• **Your objective**
What you write should be an exact copy of the material, from its first line through the line containing "incline_sat i1( .incline(incline), .incline_sat(inc_sat));".

• **Available data**
==> v32: inputs <==
==> flow/design.v <==
module incline_sat(
    input [12:0] incline,
    output [9:0] incline_sat
);
assign incline_sat = (~incline[12] && |incline[12:9]) ? 10'h1FF : 
                    (incline[12] && ~(&incline[12:9])) ? 10'h200 : incline[9:0];
endmodule
module desiredDrive(
    input [11:0] avg_torque,
    input [4:0] cadence,
    input not_pedaling,
    input [12:0] incline,
    input [2:0] scale,
    output [11:0] target_curr
);
localparam TORQUE_MIN = 12'h380;
localparam TOO_SMALL = 5'h05;
logic [9:0] inc_sat;
incline_sat i1( .incline(incline), .incline_sat(inc_sat));
logic [10:0] incline_factor;
assign incline_factor = {inc_sat[9], inc_sat[9:0]} + 11'd256;
logic [8:0] incline_factor_limit;
assign incline_factor_limit = (incline_factor[10] == 1'b1) ? 9'h000 : (incline_factor[9]) ? 9'h1FF : incline_factor[8:0];
logic [5:0] cadence_factor;
assign cadence_factor = (|cadence[4:1]) ? ({1'b0, cadence} + 6'd32) : 6'h00;
logic [12:0]torque_off;
assign torque_off = {1'b0, avg_torque} - {1'b0, TORQUE_MIN};
logic [12:0] torque_pos;
assign torque_pos = (torque_off[12] == 1'b1) ? 12'h000 : torque_off[11:0];
logic [30:0]assist_prod;
assign assist_prod = not_pedaling ? 30'h00000000 : (torque_pos * incline_factor_limit * cadence_factor * scale);
assign target_curr = (|assist_prod[29:27]) ? 12'hFFF : assist_prod[26:15];
endmodule
module desiredDrive_reg(
    input clk, rst_n,
    input [11:0] avg_torque,
    input [4:0] cadence,
    input not_pedaling,
    input [12:0] incline,
    input [2:0] scale,
    output logic [11:0] target_curr
);
logic [11:0] avg_torque_r;
logic [4:0] cadence_r;
logic not_pedaling_r;
logic [12:0] incline_r;
logic [2:0] scale_r;
logic [11:0] target_curr_nxt;
always_ff @(posedge clk, negedge rst_n) begin
    if (!rst_n) begin
        avg_torque_r <= 12'h000;
        cadence_r <= 5'h00;
        not_pedaling_r <= 1'b0;
        incline_r <= 13'h0000;
        scale_r <= 3'h0;
    end
    else begin
        avg_torque_r <= avg_torque;
        cadence_r <= cadence;
        not_pedaling_r <= not_pedaling;
        incline_r <= incline;
        scale_r <= scale;
    end
end
desiredDrive iDD(.avg_torque(avg_torque_r), .cadence(cadence_r), .not_pedaling(not_pedaling_r),
                 .incline(incline_r), .scale(scale_r), .target_curr(target_curr_nxt));
always_ff @(posedge clk, negedge rst_n) begin
    if (!rst_n)
        target_curr <= 12'h000;
    else
        target_curr <= target_curr_nxt;
end
endmodule
==> flow/run.sh <==
#!/bin/bash
# the make line also repeats each setting of config.mk as NAME=value (left out here)
make -C /OpenROAD-flow-scripts/flow DESIGN_CONFIG=/design/flow/config.mk WORK_HOME=/design/flow/orfs CLKGATE_MAP_FILE= finish
==> flow/config.mk <==
export PLATFORM = sky130hd
export DESIGN_NAME = desiredDrive_reg
export DESIGN_NICKNAME = desiredDrive_reg
export VERILOG_FILES = /design/flow/design.v
export SDC_FILE = /design/flow/constraint.sdc
export NUM_CORES = 4
export LEC_CHECK = 0
export ABC_AREA = 1
export CAP_MARGIN = 20
export CORE_MARGIN = 2
export CORE_UTILIZATION = 68
export CTS_CLUSTER_DIAMETER = 309
export CTS_CLUSTER_SIZE = 99
export SETUP_SLACK_MARGIN = 2.4
export SLEW_MARGIN = 20
export TNS_END_PERCENT = 10
==> flow/constraint.sdc <==
create_clock -name core_clock -period 10.7 [get_ports {clk}]
set_input_delay 2.1400 -clock core_clock [delete_from_list [all_inputs] [get_ports {clk}]]
set_output_delay 2.1400 -clock core_clock [all_outputs]
set_load 0.01 [all_outputs]
==> inputs of v18, as changes to v32 <==
==> flow/config.mk (replaced) <==
export PLATFORM = sky130hd
export DESIGN_NAME = desiredDrive_reg
export DESIGN_NICKNAME = desiredDrive_reg
export VERILOG_FILES = /design/flow/design.v
export SDC_FILE = /design/flow/constraint.sdc
export NUM_CORES = 4
export LEC_CHECK = 0
export CAP_MARGIN = 40
export CORE_MARGIN = 2
export CORE_UTILIZATION = 72
export PLACE_DENSITY = 0.38
export SLEW_MARGIN = 20
==> flow/constraint.sdc (replaced) <==
create_clock -name core_clock -period 11.2 [get_ports {clk}]
set_input_delay 2.2400 -clock core_clock [delete_from_list [all_inputs] [get_ports {clk}]]
set_output_delay 2.2400 -clock core_clock [all_outputs]
set_load 0.01 [all_outputs]
==> inputs of v15, as changes to v32 <==
==> flow/config.mk (replaced) <==
export PLATFORM = sky130hd
export DESIGN_NAME = desiredDrive_reg
export DESIGN_NICKNAME = desiredDrive_reg
export VERILOG_FILES = /design/flow/design.v
export SDC_FILE = /design/flow/constraint.sdc
export NUM_CORES = 4
export LEC_CHECK = 0
export CAP_MARGIN = 0
export CORE_MARGIN = 2
export CORE_UTILIZATION = 72
export PLACE_DENSITY = 0.38
export SLEW_MARGIN = 20
==> flow/constraint.sdc (replaced) <==
create_clock -name core_clock -period 11.2 [get_ports {clk}]
set_input_delay 2.2400 -clock core_clock [delete_from_list [all_inputs] [get_ports {clk}]]
set_output_delay 2.2400 -clock core_clock [all_outputs]
set_load 0.01 [all_outputs]
==> inputs of v17, as changes to v32 <==
==> flow/config.mk (replaced) <==
export PLATFORM = sky130hd
export DESIGN_NAME = desiredDrive_reg
export DESIGN_NICKNAME = desiredDrive_reg
export VERILOG_FILES = /design/flow/design.v
export SDC_FILE = /design/flow/constraint.sdc
export NUM_CORES = 4
export LEC_CHECK = 0
export CAP_MARGIN = 20
export CORE_MARGIN = 2
export CORE_UTILIZATION = 40
export CTS_CLUSTER_DIAMETER = 333
export CTS_CLUSTER_SIZE = 100
export SLEW_MARGIN = 20
export TNS_END_PERCENT = 10
==> flow/constraint.sdc (replaced) <==
create_clock -name core_clock -period 13.0 [get_ports {clk}]
set_input_delay 2.6000 -clock core_clock [delete_from_list [all_inputs] [get_ports {clk}]]
set_output_delay 2.6000 -clock core_clock [all_outputs]
set_load 0.01 [all_outputs]
==> comparison table <==
metric                                                                                   v18                     v17                         v15                         v32
Status                                                            complete, but fails checks  timing/DRC/antenna clean  complete, but fails checks  complete, but fails checks
Reasons for failing layout checks                                               setup timing                       -                setup timing                setup timing
Post-Place Setup Slack                                                               -455 ps                  692 ps                     -426 ps                     -582 ps
Antenna diode instance count                                                               2                       0                           0                           0
Met1 usage in global routing                                                           48.7%                   26.4%                       46.1%                       43.8%
Max Clock Freq                                                                      75.8 MHz                82.6 MHz                    85.1 MHz                    89.9 MHz
Register Area                                                                    0.00115 mm²             0.00115 mm²                 0.00115 mm²                 0.00115 mm²
Non-clock buffer instance count of the final layout                                      238                      63                         200                         193
Post-placement cell area                                                          0.0126 mm²              0.0120 mm²                  0.0126 mm²                  0.0133 mm²
Yosys top cell by instances                                           sky130_fd_sc_hd__inv_1  sky130_fd_sc_hd__inv_1      sky130_fd_sc_hd__inv_1    sky130_fd_sc_hd__nand2_1
Average via count per standard cell                                                     7.19                    5.07                        6.23                        5.63
Hold Slack                                                                            866 ps                  770 ps                      830 ps                      657 ps
Post-synthesis area per instance                                                    8.38 µm²                8.38 µm²                    8.38 µm²                    7.42 µm²
Total of endpoints with negative setup slack in the final report                          12                       0                          12                          12
End point of the critical path                                               target_curr[11]          target_curr[6]              target_curr[5]              target_curr[9]
Share of the final layout cell area in sequential cells                                8.11%                   9.47%                       8.43%                       8.47%
Total vias in the final route                                                          12389                    8770                       10471                       10739
Number of standard cells reported by yosys                                              1324                    1324                        1324                        1514
Non-clock inverter count                                                                 249                     249                         249                         326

• **Response area**
==> v32: inputs <==
==> flow/design.v <==
module incline_sat(
    input [12:0] incline,
    output [9:0] incline_sat
);
assign incline_sat = (~incline[12] && |incline[12:9]) ? 10'h1FF : 
                    (incline[12] && ~(&incline[12:9])) ? 10'h200 : incline[9:0];
endmodule
module desiredDrive(
    input [11:0] avg_torque,
    input [4:0] cadence,
    input not_pedaling,
    input [12:0] incline,
    input [2:0] scale,
    output [11:0] target_curr
);
localparam TORQUE_MIN = 12'h380;
localparam TOO_SMALL = 5'h05;
logic [9:0] inc_sat;
incline_sat i1( .incline(incline), .incline_sat(inc_sat));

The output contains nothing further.